Das Gestern und das Heute lassen mich wiederum an den Appell verschiedener Kirchenvertreter an Landrat Matthias Jendricke denken. Die Vertreter Gottes auf Erden handelten im guten Glauben, mit ihrem Brief zum Frieden zwischen dem Landrat und dem Oberbürgermeister beitragen zu können. Und damit in Gottes Wort. Ob die Wortwahl auch im Einklang mit all ihren Gläubigen und realitätsbezogen war, vermag ich nicht zu beurteilen. Die Kirche dürfte um die Ursachen wissen, warum ihr immer mehr Menschen den Rücken kehren.

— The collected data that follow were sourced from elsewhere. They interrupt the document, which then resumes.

--- src/rtl/fifo_wr_arbiter.sv ---
// Round-robin write arbiter: shares one FIFO write port among NUM_REQ producers,
// granting each winner a burst of up to MAX_BURST words with back-pressure on fifo_full.
module fifo_wr_arbiter #(
    parameter int unsigned NUM_REQ    = 4,
    parameter int unsigned DATA_WIDTH = 32,
    parameter int unsigned MAX_BURST  = 4
) (
    input  logic                          clk,
    input  logic                          reset,
    input  logic [NUM_REQ-1:0]            req,
    input  logic [NUM_REQ*DATA_WIDTH-1:0] req_data,
    input  logic                          fifo_full,
    output logic                          fifo_wr,
    output logic [DATA_WIDTH-1:0]         fifo_w_data,
    output logic [NUM_REQ-1:0]            grant,
    output logic [NUM_REQ-1:0]            ack
);

    localparam int unsigned IdxW = (NUM_REQ > 1) ? $clog2(NUM_REQ) : 1;
    localparam int unsigned CntW = $clog2(MAX_BURST + 1);
    localparam logic [CntW-1:0] LastBeat = CntW'(MAX_BURST - 1);
    localparam logic [IdxW-1:0] LastIdx  = IdxW'(NUM_REQ - 1);

    typedef enum logic [0:0] {StIdle, StBurst} state_e;

    state_e              state_q, state_d;
    logic [NUM_REQ-1:0]  grant_q, grant_d;
    logic [IdxW-1:0]     last_idx_q, last_idx_d;
    logic [CntW-1:0]     beat_q, beat_d;
    logic [IdxW-1:0]     g_idx;
    logic [IdxW-1:0]     pick_idx;
    logic [IdxW-1:0]     cand;
    logic                pick_found;
    logic                granted_req;
    logic                xfer;
    logic [DATA_WIDTH-1:0] data_mux;

    always_comb begin
        g_idx = '0;
        for (int i = 0; i < NUM_REQ; i++) begin
            if (grant_q[i]) g_idx = IdxW'(i);
        end
    end

    // Search upward from the requester after the last one served, wrapping around.
    always_comb begin
        pick_idx   = '0;
        pick_found = 1'b0;
        cand       = '0;
        for (int unsigned k = 1; k <= NUM_REQ; k++) begin
            cand = IdxW'((32'(last_idx_q) + k) % NUM_REQ);
            if (!pick_found && req[cand]) begin
                pick_idx   = cand;
                pick_found = 1'b1;
            end
        end
    end

    always_comb begin
        data_mux = '0;
        for (int i = 0; i < NUM_REQ; i++) begin
            if (grant_q[i]) data_mux = data_mux | req_data[i*DATA_WIDTH +: DATA_WIDTH];
        end
    end

    // Reset suppresses the write strobe so nothing lands on the reset edge itself.
    assign granted_req = |(grant_q & req);
    assign xfer        = granted_req & ~fifo_full & ~reset;
    assign fifo_wr     = xfer;
    assign ack         = grant_q & req & {NUM_REQ{~fifo_full & ~reset}};
    assign fifo_w_data = data_mux;
    assign grant       = grant_q;

    always_comb begin
        state_d    = state_q;
        grant_d    = grant_q;
        last_idx_d = last_idx_q;
        beat_d     = beat_q;
        unique case (state_q)
            StIdle: begin
                if (pick_found) begin
                    grant_d = NUM_REQ'(1) << pick_idx;
                    beat_d  = '0;
                    state_d = StBurst;
                end
            end
            StBurst: begin
                if ((xfer && beat_q == LastBeat) || (!xfer && !granted_req)) begin
                    grant_d    = '0;
                    last_idx_d = g_idx;
                    beat_d     = '0;
                    state_d    = StIdle;
                end else if (xfer) begin
                    beat_d = beat_q + CntW'(1);
                end
            end
            default: state_d = StIdle;
        endcase
    end

    always_ff @(posedge clk) begin
        if (reset) begin
            state_q    <= StIdle;
            grant_q    <= '0;
            last_idx_q <= LastIdx;
            beat_q     <= '0;
        end else begin
            state_q    <= state_d;
            grant_q    <= grant_d;
            last_idx_q <= last_idx_d;
            beat_q     <= beat_d;
        end
    end

endmodule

Es war und ist teilweise noch immer ihr Realitätsverlust, das Beharren auf alte Lehren, Dogmen und Ansichten. Sie waren es, die vielen Menschen, die anderer Meinung waren, das Leben kosteten. Die Kirche hielt sich bedeckt, duckte sich weg, verschwieg Skandale und dunkle Kapitel ihrer Geschichte. Einsichten erfolgten oft verspätet.

Und zu Einsichten soll nun auch Landrat Matthias Jendricke kommen. Er ist die Hauptperson im Kirchenbrief. Allerdings gibt es in dem Drama zwei Hauptdarsteller. Um in der Kirchensprache zu bleiben, haben wir es mit zwei „Sündern“ zu tun, die nicht frei von Fehlern sind. In dem Appell und in der Versöhnungsforderung von Kreistagsmitgliedern (nnz berichtete) vermisste ich daher auch ein mahnendes Wort an den Oberbürgermeister, in sich zu gehen, sich zu seinen Verfehlungen und Schwächen ohne Scheu offen zu bekennen. Eine Axt sollte da außen vor bleiben. Ein Heiliger ist auch er nicht.

Auch wenn das Gericht die Verfehlungen des Kai Buchmann als nicht so schwerwiegend sieht und endgültig grünes Licht für eine weitere Amtszeit gibt, werden er und Jendricke nicht umgehend die Friedenspfeife rauchen. Zu tief sind mittlerweile die Gräben zwischen ihnen. Erst im Prozess der Arbeit wird sich zeigen, wie ernst es Beide mit einem Miteinander und mit Gottes Wort nach Frieden und Versöhnung nehmen. Über ihren Schatten müssen beide springen.

Hier könnten Kirchenvertreter gute Vorarbeit leisten. Die Kirche will nicht steif und verkopft sein, Whisky hilft, war zu lesen. Die Blasii-Gemeinde will es jetzt mit einem biblischen Whisky-Tasting versuchen und hofft auf Zuspruch jenseits der Gottesdienstgemeinde. “Genussvoll glauben“, heißt es.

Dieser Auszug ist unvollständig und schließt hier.